## src/cfor_pkg.sv

```systemverilog
package cfor_pkg;
  // ==========================================
  // register map
  localparam int ADDR_W = 6;
  localparam int DATA_W = 8;
  localparam logic [ADDR_W-1:0] ADDR_RSVD_A = 6'h1a;
  localparam logic [ADDR_W-1:0] ADDR_RSVD_B = 6'h1b;
  localparam logic [ADDR_W-1:0] ADDR_TX_WAIT = 6'h1c;
  localparam logic [ADDR_W-1:0] ADDR_RX_PAR = 6'h1d;
  localparam logic [ADDR_W-1:0] ADDR_TYPE_B = 6'h1e;
  localparam logic [ADDR_W-1:0] ADDR_UART_RATE = 6'h1f;
  // ==========================================
  // reset values
  localparam logic [DATA_W-1:0] RST_RSVD = 8'h00;
  localparam logic [DATA_W-1:0] RST_TX_WAIT = 8'h62;
  localparam logic [DATA_W-1:0] RST_RX_PAR = 8'h00;
  localparam logic [DATA_W-1:0] RST_TYPE_B = 8'h00;
  localparam logic [DATA_W-1:0] RST_UART_RATE = 8'heb;
  localparam logic [DATA_W-1:0] RDATA_NONE = 8'h00;
  // ==========================================
  // field positions
  localparam int TXW_LSB = 0;
  localparam int TXW_W = 2;
  localparam int PAR_OFF_BIT = 4;
  localparam int SOF_REQ_BIT = 7;
  localparam int EOF_REQ_BIT = 6;
  localparam int DELIM_W_BIT = 4;
  localparam int NO_TX_SOF_BIT = 3;
  localparam int NO_TX_EOF_BIT = 2;
  localparam int EGT_LSB = 0;
  localparam int EGT_W = 2;
  localparam int RATE_C_LSB = 5;
  localparam int RATE_C_W = 3;
  localparam int RATE_F_LSB = 0;
  localparam int RATE_F_W = 5;
  // ==========================================
  // timing
  localparam int WAIT_W = 4;
  localparam logic [WAIT_W-1:0] WAIT_BASE_BITS = 4'h7;
  // ==========================================
  // receive framing states
  typedef enum logic [1:0] {RX_IDLE, RX_TAKE, RX_DROP} cfor_rx_state_type;
endpackage

```

## src/cfor_frame_option_regs.sv

```systemverilog
`timescale 1ns/1ps
// What this block does
// RL1: the response wait in bit periods is the two-bit wait field plus a base of seven.
// RL2: with parity off set, no parity is sent or checked and the parity bit is plain data.
// RL3: with start-delimiter-required set, a Type B stream not opening with a start is ignored.
// RL4: with start-delimiter-required clear, streams with or without a start are taken.
// RL5: with end-delimiter-required set, a stream ending without an end flags a protocol error.
// RL6: with end-delimiter-required clear, streams with or without an end are taken.
// RL7: the delimiter width bit picks the longest delimiters when one, the shortest when zero.
// RL8: the suppress bits stop the start or the end delimiter from being sent.
// RL9: the guard field gives zero to three extra guard bits between sent characters.
// RL10: bits 7 to 5 of the uart rate register give the coarse rate factor.
// RL11: bits 4 to 0 of the uart rate register give the fine rate factor.
// RL12: the uart rate register resets to eb, the parity and Type B registers to 00.
// RL13: the transmit wait register resets to 62 and only its low two bits act.
// RL14: registers 1a and 1b do nothing and reset to 00.
// RL15: the host writes zero to reserved bits and does not trust what they read.
module cfor_frame_option_regs
  import cfor_pkg::*;
(
  input wire logic clk_sys_in,
  input wire logic rst_n_in,
  input wire logic [ADDR_W-1:0] reg_addr_in,
  input wire logic reg_wr_in,
  input wire logic reg_rd_in,
  input wire logic [DATA_W-1:0] reg_wdata_in,
  output logic [DATA_W-1:0] reg_rdata_out,
  input wire logic rx_sof_in,
  input wire logic rx_eof_in,
  input wire logic rx_byte_valid_in,
  input wire logic [DATA_W-1:0] rx_byte_in,
  input wire logic rx_parity_err_in,
  input wire logic rx_end_in,
  output logic fifo_wr_out,
  output logic [DATA_W-1:0] fifo_data_out,
  output logic protocol_err_out,
  output logic parity_err_out,
  output logic parity_as_data_out,
  output logic tx_parity_en_out,
  output logic [WAIT_W-1:0] response_wait_bits_out,
  output logic tx_send_sof_out,
  output logic tx_send_eof_out,
  output logic delim_width_max_out,
  output logic [EGT_W-1:0] extra_guard_bits_out,
  output logic [RATE_C_W-1:0] rate_factor_coarse_out,
  output logic [RATE_F_W-1:0] rate_factor_fine_out
);

  // ==========================================
  // register file
  logic [DATA_W-1:0] reserved_slot_a;
  logic [DATA_W-1:0] reserved_slot_b;
  logic [DATA_W-1:0] transmit_wait_config;
  logic [DATA_W-1:0] receive_parity_config;
  logic [DATA_W-1:0] type_b_frame_config;
  logic [DATA_W-1:0] host_uart_rate;

  function automatic logic hit(input logic [ADDR_W-1:0] a);
    hit = reg_wr_in && (reg_addr_in == a);
  endfunction

  // reserved storage is kept so a read returns what was written; nothing uses it
  always_ff @(posedge clk_sys_in or negedge rst_n_in)
  begin
    if (!rst_n_in)
    begin
      reserved_slot_a <= RST_RSVD; // see RL14
      reserved_slot_b <= RST_RSVD; // see RL14
      transmit_wait_config <= RST_TX_WAIT; // see RL13
      receive_parity_config <= RST_RX_PAR; // see RL12
      type_b_frame_config <= RST_TYPE_B; // see RL12
      host_uart_rate <= RST_UART_RATE; // see RL12
    end
    else
    begin
      if (hit(ADDR_RSVD_A))
        reserved_slot_a <= reg_wdata_in;
      if (hit(ADDR_RSVD_B))
        reserved_slot_b <= reg_wdata_in;
      if (hit(ADDR_TX_WAIT))
        transmit_wait_config <= reg_wdata_in;
      if (hit(ADDR_RX_PAR))
        receive_parity_config <= reg_wdata_in;
      if (hit(ADDR_TYPE_B))
        type_b_frame_config <= reg_wdata_in;
      if (hit(ADDR_UART_RATE))
        host_uart_rate <= reg_wdata_in;
    end
  end

  // ==========================================
  // read port, one cycle latency
  logic [DATA_W-1:0] next_rdata;

  always_comb
  begin
    unique case (reg_addr_in)
      ADDR_RSVD_A: next_rdata = reserved_slot_a;
      ADDR_RSVD_B: next_rdata = reserved_slot_b;
      ADDR_TX_WAIT: next_rdata = transmit_wait_config;
      ADDR_RX_PAR: next_rdata = receive_parity_config;
      ADDR_TYPE_B: next_rdata = type_b_frame_config;
      ADDR_UART_RATE: next_rdata = host_uart_rate;
      default: next_rdata = RDATA_NONE;
    endcase
  end

  always_ff @(posedge clk_sys_in or negedge rst_n_in)
  begin
    if (!rst_n_in)
      reg_rdata_out <= RDATA_NONE;
    else if (reg_rd_in)
      reg_rdata_out <= next_rdata;
  end

  // ==========================================
  // option fields
  logic parity_off;
  logic start_delim_required;
  logic end_delim_required;
  logic delim_width_max;
  logic tx_start_delim_suppress;
  logic tx_end_delim_suppress;
  logic [TXW_W-1:0] response_wait_extra;
  logic [EGT_W-1:0] extra_guard_bits;
  logic [RATE_C_W-1:0] rate_factor_coarse;
  logic [RATE_F_W-1:0] rate_factor_fine;

  assign parity_off = receive_parity_config[PAR_OFF_BIT];
  assign start_delim_required = type_b_frame_config[SOF_REQ_BIT];
  assign end_delim_required = type_b_frame_config[EOF_REQ_BIT];
  assign delim_width_max = type_b_frame_config[DELIM_W_BIT];
  assign tx_start_delim_suppress = type_b_frame_config[NO_TX_SOF_BIT];
  assign tx_end_delim_suppress = type_b_frame_config[NO_TX_EOF_BIT];
  assign response_wait_extra = transmit_wait_config[TXW_LSB +: TXW_W];
  assign extra_guard_bits = type_b_frame_config[EGT_LSB +: EGT_W];
  assign rate_factor_coarse = host_uart_rate[RATE_C_LSB +: RATE_C_W];
  assign rate_factor_fine = host_uart_rate[RATE_F_LSB +: RATE_F_W];

  // ==========================================
  // transmit side settings, one cycle behind the registers
  always_ff @(posedge clk_sys_in or negedge rst_n_in)
  begin
    if (!rst_n_in)
    begin
      response_wait_bits_out <= WAIT_BASE_BITS;
      tx_parity_en_out <= 1'b1;
      parity_as_data_out <= 1'b0;
      tx_send_sof_out <= 1'b1;
      tx_send_eof_out <= 1'b1;
      delim_width_max_out <= 1'b0;
      extra_guard_bits_out <= '0;
      rate_factor_coarse_out <= '0;
      rate_factor_fine_out <= '0;
    end
    else
    begin
      response_wait_bits_out <= WAIT_BASE_BITS + WAIT_W'(response_wait_extra); // see RL1
      tx_parity_en_out <= !parity_off; // see RL2
      parity_as_data_out <= parity_off; // see RL2
      tx_send_sof_out <= !tx_start_delim_suppress; // see RL8
      tx_send_eof_out <= !tx_end_delim_suppress; // see RL8
      delim_width_max_out <= delim_width_max; // see RL7
      extra_guard_bits_out <= extra_guard_bits; // see RL9
      rate_factor_coarse_out <= rate_factor_coarse; // see RL10
      rate_factor_fine_out <= rate_factor_fine; // see RL11
    end
  end

  // ==========================================
  // receive framing filter
  // delimiters arrive as pulses and never as bytes, so they are never stored
  cfor_rx_state_type rx_state;
  cfor_rx_state_type next_rx_state;
  logic eof_seen;
  logic end_bad;

  always_comb
  begin
    next_rx_state = rx_state;
    unique case (rx_state)
      RX_IDLE:
      begin
        if (rx_end_in)
          next_rx_state = RX_IDLE;
        else if (rx_sof_in)
          next_rx_state = RX_TAKE; // see RL4
        else if (rx_byte_valid_in && start_delim_required)
          next_rx_state = RX_DROP; // see RL3
        else if (rx_byte_valid_in)
          next_rx_state = RX_TAKE; // see RL4
      end
      RX_TAKE:
      begin
        if (rx_end_in)
          next_rx_state = RX_IDLE;
      end
      RX_DROP:
      begin
        if (rx_end_in)
          next_rx_state = RX_IDLE;
      end
    endcase
  end

  // an end delimiter in the same cycle as the stream end still counts
  assign end_bad = end_delim_required && !(eof_seen || rx_eof_in);

  always_ff @(posedge clk_sys_in or negedge rst_n_in)
  begin
    if (!rst_n_in)
      rx_state <= RX_IDLE;
    else
      rx_state <= next_rx_state;
  end

  always_ff @(posedge clk_sys_in or negedge rst_n_in)
  begin
    if (!rst_n_in)
      eof_seen <= 1'b0;
    else if (rx_end_in)
      eof_seen <= 1'b0;
    else if (rx_eof_in && rx_state == RX_TAKE)
      eof_seen <= 1'b1; // see RL5
  end

  logic take_byte;
  assign take_byte = rx_byte_valid_in && !rx_end_in &&
                     (rx_state == RX_TAKE ||
                      (rx_state == RX_IDLE && !start_delim_required));

  always_ff @(posedge clk_sys_in or negedge rst_n_in)
  begin
    if (!rst_n_in)
    begin
      fifo_wr_out <= 1'b0;
      fifo_data_out <= '0;
      parity_err_out <= 1'b0;
    end
    else
    begin
      fifo_wr_out <= take_byte; // see RL3
      if (take_byte)
        fifo_data_out <= rx_byte_in;
      parity_err_out <= take_byte && rx_parity_err_in && !parity_off; // see RL2
    end
  end

  always_ff @(posedge clk_sys_in or negedge rst_n_in)
  begin
    if (!rst_n_in)
      protocol_err_out <= 1'b0;
    else
      protocol_err_out <= rx_end_in && rx_state == RX_TAKE && end_bad; // see RL5
  end
endmodule

```

## config.mk

```make
export PLATFORM = sky130hd
export DESIGN_NAME = cfor_frame_option_regs
export DESIGN_NICKNAME = d
export VERILOG_FILES = /design/src/cfor_pkg.sv /design/src/cfor_frame_option_regs.sv
export SDC_FILE = /design/constraint.sdc
export NUM_CORES = 1
export LEC_CHECK = 0
export BUFFER_PORTS_ARGS = -buffer_cell sky130_fd_sc_hd__buf_2
export CORE_UTILIZATION = 40
export CTS_BUF_LIST = sky130_fd_sc_hd__clkbuf_4
export DETAILED_ROUTE_END_ITERATION = 8
export PLACE_DENSITY_LB_ADDON = 0.12
export SETUP_SLACK_MARGIN = 0.2
export SYNTH_ARGS = -nofsm -noshare
export SYNTH_HDL_FRONTEND = slang
export SYNTH_SLANG_ARGS = --single-unit
```

## constraint.sdc

```tcl
create_clock -name clk_sys_in -period 1.8 [get_ports clk_sys_in]
set_input_delay 0.36 -clock clk_sys_in [delete_from_list [all_inputs] [get_ports clk_sys_in]]
set_output_delay 0.36 -clock clk_sys_in [all_outputs]
set_load 0.005 [all_outputs]
```

# Word level (Yosys, flattened, before mapping)
# Cells that the tools add are included.
# word_totals
register_bits	89
wordCells	70
# classes
mux	9
n_reduce_logical	28
n_eq_ne	10
addsub	1
# ops
operator	n
$pmux W8 S6	1
$eq A6 B5 Y1 const B	6
$logic_and A1 B1 Y1	16
$mux W2	5
$logic_not A1 Y1	6
$ne A5 B5 Y1 const B	1
$add A3 B2 Y4 const A	1
$pmux W2 S2	1
$eq A2 B1 Y1 const B	1
$eq A2 B2 Y1 const B	1
$logic_not A2 Y1	1
$logic_or A1 B1 Y1	2
$mux W1	2
$ne A2 B1 Y1 const B	1
$reduce_and A2 Y1	1
$reduce_bool A2 Y1	1
$reduce_or A2 Y1	1

# Longest topological paths before layout
# Gate-level depths: netlist (run 1).
# logic_depth
depth_word	6
depth_mapped	5
depth_no_buf	5

# Worst setup path before layout (run 1)
# OpenSTA, ideal clock, no wires.
# synth_path
path_kind	input-to-reg
start	in reg_addr_in[5]
end	reg reserved_slot_a[0]
required_ps	1675
cell_stages	4
setup_slack_ps	149
n_path_buf	1
arrival_time_ps	1526
cell_sequence	nand4b_4 -> or4b_1 -> buf_6 -> mux2_4
# synth_via
elab_chain_len	2
# synth_rtl
element	line	rtl
start: declaration	cfor_frame_option_regs.sv:23	input wire logic [ADDR_W-1:0] reg_addr_in,
$eq A6 B5 Y1	cfor_frame_option_regs.sv:59	hit = reg_wr_in && (reg_addr_in == a);
$logic_and A1 B1 Y1	cfor_frame_option_regs.sv:59	
end signal: assignment	cfor_frame_option_regs.sv:77	reserved_slot_a <= reg_wdata_in;
end: declaration	cfor_frame_option_regs.sv:51	logic [DATA_W-1:0] reserved_slot_a;
# Every way passes these cells.
# A chain may end at the register's enable or synchronous reset.

# Final worst setup path (run 1)
# layout_path
start	reg rx_state[0]
end	reg fifo_data_out[6]
# layout_via
elab_chain_len	4
elab_cells_between_ends	5
classes_between	eq/ne (1); reduce/logical (4)
# layout_rtl
element	line	rtl
start: declaration	cfor_frame_option_regs.sv:173	cfor_rx_state_type rx_state;
start signal: assignment	cfor_frame_option_regs.sv:214	rx_state <= next_rx_state;
$logic_not A2 Y1	cfor_frame_option_regs.sv:230	(rx_state == RX_IDLE && !start_delim_required));
$logic_and A1 B1 Y1	cfor_frame_option_regs.sv:230	
$logic_or A1 B1 Y1 *	cfor_frame_option_regs.sv:229	(rx_state == RX_TAKE ||
$logic_and A1 B1 Y1 *	cfor_frame_option_regs.sv:228	assign take_byte = rx_byte_valid_in && !rx_end_in &&
end signal: assignment	cfor_frame_option_regs.sv:244	fifo_data_out <= rx_byte_in;
end: declaration	cfor_frame_option_regs.sv:35	output logic [DATA_W-1:0] fifo_data_out,
# Mark *: on every way between the ends. The rest lies on a longest branch, timed or not.

==> impl_metrics.py, run 1 <==
metrics = {
    "sta": {
        "hold_viol_final": 0,
        "worst_pin_slew_ns": 0.4799,
        "fmax_ghz": 0.6535,
        "maxSlewViolCount": 0,
        "skew_ns": 0.02169,
        "setup_viol": 0,
        "whs_ns": 0.1092,
        "tns_ns": 0,
        "fin_crit_sh_pct": 85.02,
        "rsz0062_at_grt": "true",
        "period_needed_ns": 1.530,
        "relSlewSlack_pct": 68.01,
    },
    "min_path": {
        "min_to": "protocol_err_out$_DFF_PN0_",
        "hold_depth": 2,
        "hold_class": "in2reg",
        "hold_path.startpoint": "rx_eof_in",
    },
    "floorplan": {
        "coreArea_sq_um": 8848,
        "die_h_microns": 98.11,
        "initial_core_util_pct": 41.76,
        "io_pins": 69,
        "rows": 34,
        "die_w_microns": 98.11,
        "dieArea_sq_um": 9626,
    },
    "critical_path": {
        "cp.required_ns": 2.11,
        "regToRegEndpoint": "fifo_data_out[6]$_DFFE_PN0P_",
        "regToRegStartpoint": "rx_state[0]$_DFFE_PN0P_",
        "cp-end-kind": "flop",
        "crit_type": "reg2reg",
        "ff2ff_setup_slack_ns": 0.27,
        "reg2reg_depth": 5,
        "worstPathMaxFanout": 5,
        "critPathLaunchType": "flop",
        "cp.arrival_ns": 1.84,
    },
    "synth": {
        "syn_area_sq_um": 3695,
        "synthTopCellsByArea": "dfrtp_1 (50%), mux2_2 (14%), dfstp_2 (11%), mux4_2 (3.7%), mux2_4 (3.3%)",
        "ys_seq_elements": 89,
        "yosys_warnings": 0,
        "syn_avg_cell_area_sq_um": 15.27,
        "syn_nets": 276,
        "yosysTopAreaCell": "dfrtp_1",
        "synth_ff_type": "dfrtp_1",
        "synth_cell_type_count": 39,
        "synth_cells": 242,
        "synth_top_area_share_pct": 50.12,
        "ys_seq_area_share_pct": 60.79,
        "synth_edf_count": 0,
        "synthArstFlopShare_pct": 100.0,
    },
    "placement": {
        "gp_congestion": 0.7726,
        "port_buffers": 68,
        "dp_hpwl_mm": 5.144,
    },
    "clock_tree": {
        "cts_buffers": 9,
        "ctsHtreeMaxLevel": 3,
        "clkLatencyLatePin_ns": 0.42,
        "clock_sinks": 89,
        "path_clk_slew_ns": 0.13,
        "post_cts_buffers": 0,
        "clk_path_buf_depth": 2,
        "clock_tree.root_cell": "clkbuf_4",
        "cts_tree": "built",
    },
    "detailed_routing": {
        "vias_per_cell": 5.060,
        "vias": 2277,
        "wl_mm": 7.623,
        "drc": 5,
        "ant_nets": 0,
        "drtIter0Drc": 58,
        "firstDrtPassIters": 6,
        "routedWlPerCell_microns": 16.94,
    },
    "power": {
        "finalPower_uw": 4012,
        "power_density_nw_per_um2": 899.9,
        "leakage_uw": 0.002188,
        "worst_ir_drop_vdd_v": 0.0003971,
    },
    "finish": {
        "synthToLayoutAreaGrowth_pct": 20.66,
        "drive_gt1_share_pct": 56.43,
        "diodes": 0,
        "nets": 371,
        "nFillCells": 805,
    },
    "global_route": {
        "grt_overflow_total": 0,
        "grt_pass1_wl_mm": 12.25,
        "grt_pass1_vias": 2307,
        "grt_max_degree": 90,
        "grt_antenna_before_repair": 0,
        "track_usage_pct": 17.04,
    },
    "outcome": {
        "violations": "DRC",
        "outcome": "complete, but fails checks",
    },
    "run": {
        "max_cap_viol_count": 0,
    },
}
==> routing by layer <==
layer  wire [microns]  share of wire [%]  GRT usage (%)  vias up
li1                 -                  -              -     1062
met1             3554                 47          22.45     1164
met2             3756                 49          27.74       41
met3              214                2.8          3.436       10
met4               98                1.3          6.643        0
met5                0                  0              0        -
==> cell usage after synthesis, types with 2 or more instances <==
library cell,number
dfrtp_1,74
mux2_2,47
inv_1,18
dfstp_2,15
mux2i_1,9
mux2_4,8
nand3_1,8
o221ai_1,7
mux4_2,6
nor2b_1,5
a21oi_1,3
buf_2,3
clkbuf_1,3
ha_1,3
mux2_1,3
nor2_1,3
nand2_1,2
nor3_2,2
nor3b_1,2
o21ai_0,2
==> repair_timing <==
| item | 4_1_cts | 5_1_grt |
|---|---|---|
| endpoints found under the setup margin | 8 | 8 |
| pin swaps | 0 | 1 |
| cloned | 0 | 1 |
| resized for setup | 1 | 1 |
| endpoints found under the hold margin | 74 | 0 |
| hold buffers | 1 | 0 |
==> power breakdown <==
group          internal [uW]  leakage (uW)  switching, uW
logic                    354      0.000997            267
registers               2290       0.00113            124
clock network            301     0.0000586            678
==> critical path: stages, from the launching register on <==
cell,delay [ns]
dfrtp_1,0.37
inv_1,0.05
ha_1,0.20
nor2b_2,0.19
o21ai_4,0.26
mux2_2,0.37
==> state kept, by name (all words and copies together), names as in the netlist <==
register and count:
parity_err_out 1, reserved_slot_b 8, rate_factor_coarse_out 3, reserved_slot_a 8, rate_factor_fine_out 5, extra_guard_bits_out 2, protocol_err_out 1, reg_rdata_out 8
tx_parity_en_out 1, type_b_frame_config 8, rx_state 2, fifo_data_out 8, receive_parity_config 8, tx_send_sof_out 1, tx_send_eof_out 1, eof_seen 1
parity_as_data_out 1, host_uart_rate 8, delim_width_max_out 1, transmit_wait_config 8, response_wait_bits_out 4, fifo_wr_out 1
==> stage by stage <==
stage                     utilization [%]  area, sq um  cells  worst slack (ns)
after floorplan                         -         3702    242            0.1492
after global placement              48.70         4309    432           0.07079
after detailed placement            48.70         4309    432           0.04124
after CTS                           50.25         4447    449            0.2678
after global routing                50.38         4458    450            0.1738
final                               50.38         4458    450            0.2697
==> logic make-up after synthesis <==
family          count (synthesis)  synth area share [%]
buf+inv                        28                 3.251
compound gates                 18                 3.691
flops                          89                 60.79
simple gates                   31                 6.671
mux                            73                 24.59
fa+ha+maj                       3                 1.016
==> layout by cell type (no fill, tap or decap), types with 3 or more instances in the layout <==
| cell type | count |
|---|---|
| a21oi_1 | 3 |
| buf_2 | 67 |
| nand3_1 | 8 |
| clkinvlp_4 | 3 |
| ha_1 | 3 |
| o221ai_1 | 7 |
| inv_1 | 18 |
| buf_4 | 23 |
| mux2_1 | 3 |
| clkbuf_4 | 10 |
| mux2i_1 | 9 |
| mux2_4 | 8 |
| nor2_1 | 3 |
| dfrtp_1 | 74 |
| nor2b_1 | 4 |
| mux4_2 | 6 |
| mux2_2 | 47 |
| dfstp_2 | 15 |
==> area by class of cell <==
class | count | area (sq um) | share of cell area (%)
clock inverters | 6 | 45.04 | 1.010
multi-input cells | 126 | 1348 | 30.23
clock buffers | 10 | 75.07 | 1.684
well taps | 108 | 135.1 | 3.031
repair buffers | 92 | 538.0 | 12.07
flip-flops and latches | 89 | 2246 | 50.38
inverters | 19 | 71.32 | 1.600
==> worst max-delay path by stage <==
stage,slack [ns],to,startpoint
floorplan,0.15,reserved_slot_a[0]$_DFFE_PN0P_,reg_addr_in[5]
global placement,0.07,reserved_slot_a[7]$_DFFE_PN0P_,reg_addr_in[5]
detailed placement,0.04,reserved_slot_a[2]$_DFFE_PN0P_,reg_addr_in[5]
CTS,0.27,fifo_data_out[7]$_DFFE_PN0P_,rx_state[0]$_DFFE_PN0P_
global route,0.17,fifo_data_out[3]$_DFFE_PN0P_,rx_state[0]$_DFFE_PN0P_
finish,0.27,fifo_data_out[6]$_DFFE_PN0P_,rx_state[0]$_DFFE_PN0P_
No activity file was read; power rests on OpenSTA's default activity.
==> inputs of run 2 (changes only) <==
Settings changed: CORE_ASPECT_RATIO set to 0.75.
==> run 2 against run 1 <==
The run now ends clean; total power up 6.2%; non-clock buffer count up 2; first-iteration DRC count up 100%; design area up 1.0%; count of clock-buffer cells in the layout up 1; die area about the same; routed wire length up 0.98%; worst setup slack better by 0.014 ns; critical path type unchanged; critical endpoint unchanged.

□ □ □ □ □ □ □

TASK INSTRUCTIONS: Could you restate, word for word, the lines above from the one with "buf_2 | 67 |" to the one with "stage,slack [ns],to,startpoint", both included?

WRITTEN REPLY:
| buf_2 | 67 |
| nand3_1 | 8 |
| clkinvlp_4 | 3 |
| ha_1 | 3 |
| o221ai_1 | 7 |
| inv_1 | 18 |
| buf_4 | 23 |
| mux2_1 | 3 |
| clkbuf_4 | 10 |
| mux2i_1 | 9 |
| mux2_4 | 8 |
| nor2_1 | 3 |
| dfrtp_1 | 74 |
| nor2b_1 | 4 |
| mux4_2 | 6 |
| mux2_2 | 47 |
| dfstp_2 | 15 |
==> area by class of cell <==
class | count | area (sq um) | share of cell area (%)
clock inverters | 6 | 45.04 | 1.010
multi-input cells | 126 | 1348 | 30.23
clock buffers | 10 | 75.07 | 1.684
well taps | 108 | 135.1 | 3.031
repair buffers | 92 | 538.0 | 12.07
flip-flops and latches | 89 | 2246 | 50.38
inverters | 19 | 71.32 | 1.600
==> worst max-delay path by stage <==
stage,slack [ns],to,startpoint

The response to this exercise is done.